A disturbing rise in sovereign debt

The evolution of the public accounts in Spain in 2012 is a source of doubt rather than comfort

As information on the performance of last year’s public accounts emerges, the Popular Party government’s unsound management of the financial and economic crisis is growing increasingly obvious. Public debt, one of the variables that define a country’s financial stability, grew by no less than 14 percentage points of GDP during 2012 and reached the figure of 882 billion euros, probably raising the level of public indebtedness to 84 percent of GDP. Cutbacks in public spending, all of them unpopular and many that cause harm to the country’s future, have not served to fulfill the promises of debt reduction, and probably neither that of the deficit, designated as dramatic priorities by Prime Minister Mariano Rajoy, Finance Minister Cristóbal Montoro and Economy Minister Luis de Guindos.

Viewed in objective terms, Spain in 2012 moved further away from the objectives of stability, whose fulfillment was supposed to foster “green sprouts” in the middle term.

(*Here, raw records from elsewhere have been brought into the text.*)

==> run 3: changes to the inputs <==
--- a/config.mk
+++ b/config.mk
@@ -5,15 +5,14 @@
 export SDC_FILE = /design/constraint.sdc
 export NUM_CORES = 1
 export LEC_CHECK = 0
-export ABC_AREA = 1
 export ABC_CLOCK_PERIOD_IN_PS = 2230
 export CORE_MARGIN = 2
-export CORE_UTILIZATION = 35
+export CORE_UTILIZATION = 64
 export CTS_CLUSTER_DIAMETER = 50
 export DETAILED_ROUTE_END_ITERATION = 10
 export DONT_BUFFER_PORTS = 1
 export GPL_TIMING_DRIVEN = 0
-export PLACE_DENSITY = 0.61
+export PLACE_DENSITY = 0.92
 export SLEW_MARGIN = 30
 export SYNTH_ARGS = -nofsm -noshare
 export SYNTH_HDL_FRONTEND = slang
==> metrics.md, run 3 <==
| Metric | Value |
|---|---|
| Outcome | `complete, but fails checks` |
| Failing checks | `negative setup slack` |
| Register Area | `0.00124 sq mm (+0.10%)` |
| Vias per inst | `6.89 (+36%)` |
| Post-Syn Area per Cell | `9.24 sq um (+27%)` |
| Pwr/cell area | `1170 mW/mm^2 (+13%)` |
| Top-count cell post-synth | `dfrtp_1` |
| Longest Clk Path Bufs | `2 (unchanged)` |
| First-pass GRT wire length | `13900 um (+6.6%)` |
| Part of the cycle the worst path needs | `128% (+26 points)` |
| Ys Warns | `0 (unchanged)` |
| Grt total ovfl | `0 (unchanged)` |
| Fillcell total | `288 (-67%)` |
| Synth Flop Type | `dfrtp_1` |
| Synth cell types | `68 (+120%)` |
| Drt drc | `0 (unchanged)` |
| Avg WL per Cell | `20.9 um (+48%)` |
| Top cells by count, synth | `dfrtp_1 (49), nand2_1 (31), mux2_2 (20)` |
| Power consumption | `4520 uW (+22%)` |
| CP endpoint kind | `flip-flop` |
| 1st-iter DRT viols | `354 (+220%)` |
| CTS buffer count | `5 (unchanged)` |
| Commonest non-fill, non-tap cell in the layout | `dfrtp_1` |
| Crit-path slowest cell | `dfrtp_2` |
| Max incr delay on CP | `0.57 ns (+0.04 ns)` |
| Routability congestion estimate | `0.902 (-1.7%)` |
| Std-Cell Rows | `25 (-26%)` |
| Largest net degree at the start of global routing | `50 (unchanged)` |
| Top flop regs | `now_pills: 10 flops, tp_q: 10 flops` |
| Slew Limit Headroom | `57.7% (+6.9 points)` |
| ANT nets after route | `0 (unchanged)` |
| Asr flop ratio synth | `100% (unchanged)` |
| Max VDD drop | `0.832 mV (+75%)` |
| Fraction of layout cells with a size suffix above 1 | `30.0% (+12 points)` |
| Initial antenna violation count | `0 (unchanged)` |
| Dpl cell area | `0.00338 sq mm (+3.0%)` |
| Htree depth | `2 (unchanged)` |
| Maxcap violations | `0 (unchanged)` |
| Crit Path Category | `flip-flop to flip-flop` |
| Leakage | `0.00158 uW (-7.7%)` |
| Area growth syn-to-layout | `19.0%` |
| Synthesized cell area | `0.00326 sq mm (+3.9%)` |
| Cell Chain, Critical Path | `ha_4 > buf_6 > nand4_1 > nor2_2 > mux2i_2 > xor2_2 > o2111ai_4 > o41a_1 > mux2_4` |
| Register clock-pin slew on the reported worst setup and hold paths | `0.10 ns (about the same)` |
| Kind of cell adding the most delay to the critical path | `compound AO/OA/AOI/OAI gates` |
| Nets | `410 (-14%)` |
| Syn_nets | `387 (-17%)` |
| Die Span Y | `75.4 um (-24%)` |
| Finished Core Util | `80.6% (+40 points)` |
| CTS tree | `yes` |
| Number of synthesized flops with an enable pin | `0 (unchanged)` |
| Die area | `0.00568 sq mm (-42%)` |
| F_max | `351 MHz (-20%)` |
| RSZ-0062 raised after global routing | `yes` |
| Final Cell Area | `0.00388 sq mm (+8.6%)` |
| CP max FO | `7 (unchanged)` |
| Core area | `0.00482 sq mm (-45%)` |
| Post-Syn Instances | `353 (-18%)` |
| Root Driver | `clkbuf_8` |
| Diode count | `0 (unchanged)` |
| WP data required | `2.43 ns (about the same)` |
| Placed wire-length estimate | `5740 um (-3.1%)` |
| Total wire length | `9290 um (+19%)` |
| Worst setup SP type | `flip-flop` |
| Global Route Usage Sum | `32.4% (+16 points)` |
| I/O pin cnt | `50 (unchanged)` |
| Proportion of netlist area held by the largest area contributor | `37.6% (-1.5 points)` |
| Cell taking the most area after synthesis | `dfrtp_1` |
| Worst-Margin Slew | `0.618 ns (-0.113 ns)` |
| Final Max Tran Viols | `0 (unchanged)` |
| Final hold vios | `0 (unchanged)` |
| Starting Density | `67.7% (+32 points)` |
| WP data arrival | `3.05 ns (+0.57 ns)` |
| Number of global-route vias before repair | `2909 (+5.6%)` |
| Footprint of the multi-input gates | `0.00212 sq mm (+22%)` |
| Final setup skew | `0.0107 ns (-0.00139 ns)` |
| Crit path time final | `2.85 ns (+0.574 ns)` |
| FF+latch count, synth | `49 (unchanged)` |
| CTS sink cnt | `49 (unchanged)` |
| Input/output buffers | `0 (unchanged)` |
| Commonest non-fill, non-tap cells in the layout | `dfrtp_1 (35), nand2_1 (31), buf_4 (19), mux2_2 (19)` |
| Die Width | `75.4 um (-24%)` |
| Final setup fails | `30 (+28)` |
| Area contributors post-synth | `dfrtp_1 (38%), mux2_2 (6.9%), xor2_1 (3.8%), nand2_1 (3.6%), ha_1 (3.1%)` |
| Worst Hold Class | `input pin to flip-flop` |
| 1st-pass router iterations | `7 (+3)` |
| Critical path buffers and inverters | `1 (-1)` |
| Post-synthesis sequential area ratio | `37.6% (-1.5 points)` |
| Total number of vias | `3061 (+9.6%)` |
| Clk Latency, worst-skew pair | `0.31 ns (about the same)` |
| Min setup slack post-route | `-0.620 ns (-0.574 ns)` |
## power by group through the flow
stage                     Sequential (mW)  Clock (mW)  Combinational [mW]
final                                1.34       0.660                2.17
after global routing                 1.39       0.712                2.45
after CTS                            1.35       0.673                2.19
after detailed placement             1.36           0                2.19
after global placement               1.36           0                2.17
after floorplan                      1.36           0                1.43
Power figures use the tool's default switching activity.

The initial mistake is that the first problem of Spanish debt is not public but private debt, which is three times higher than that of the Treasury. However, the evolution of public debt in particular highlights the strengths and weaknesses of the government’s economic policy. Such a significant jump in debt indicates that the Spanish economy is going to be far removed from even coming close to its deficit-reduction target for the year of 6.3 percent of GDP, and suggests that some sort of transference may be taking place from private debt to public.

For the moment, the bank recapitalization (40 billion euros) is accepted as being public debt, a circumstance that belies its classification as a “loan in extremely favorable conditions,” in the words of De Guindos. The other factor in the blowout in public debt is the plan for the phased payment to suppliers to the public sector decreed by the government, on the grounds that it shored up the solvency of the numerous companies concerned, and favored growth. These were, indeed, the beneficial effects. But the costs, which also need to be considered, have now emerged in all their harshness.

The consequences of this disproportion between objectives and achievements are very dangerous for the Spanish economy. At any time the markets may take notice of the fact that the Spanish public has been paying a huge price for the cutbacks in investment, education and public healthcare, while the results of this austerity have been very limited. In some cases, they have even been counterproductive. Because so far the government has shown no aptitude at all for applying cutbacks according to selective criteria in order to produce the desired effect of reducing the deficit, while at the same time minimizing the adverse effects on growth — its cutbacks have been indiscriminate and harmful.

With public debt standing at nearly 90 percent of GDP, an economy such as that of Spain is going to encounter great difficulties in coping with the problems of financing it. We can only hope that Montoro and De Guindos will explain just what decisions they plan to take to prevent Spanish public debt from rising to a critical level.